Es können die typischen Baumarktprodukte verwendet werden. Die Verwendung eines Kriechöls macht nur Sinn, wenn der Schliff nicht mit Fett oder anderen Substanzen verbacken ist, denn nur dann kann das Kriechöl aufgrund der Kapillarkräfte in den Schliff hineinkriechen. Kriechöl ist also vor allem ein Hilfsmittel bei verkanteten Schliffen. Schliffe, die nicht verbacken sind, erkennt man an dem für saubere Schliffflächen typisch matten Aussehen.

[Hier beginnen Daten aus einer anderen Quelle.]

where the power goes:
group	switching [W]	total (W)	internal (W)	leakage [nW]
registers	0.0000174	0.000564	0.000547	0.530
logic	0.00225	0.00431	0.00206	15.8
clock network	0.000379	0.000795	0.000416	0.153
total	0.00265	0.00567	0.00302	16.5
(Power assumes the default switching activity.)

Allerdings braucht man viel Geduld, denn meist dauert es Stunden bis Tage bis das Mittel in die gesamte Schlifffläche eingezogen ist. Es wird so lange immer wieder auf die Schliffoberkante aufgetragen, bis die Verbindung vollkommen durchtränkt ist.

Ist durch die fest sitzende Schliffverbindung eine Substanz eingeschlossen, die beim Erwärmen einen Dampfdruck entwickeln kann, so sind die zur Verfügung stehenden Möglichkeiten hiermit erschöpft.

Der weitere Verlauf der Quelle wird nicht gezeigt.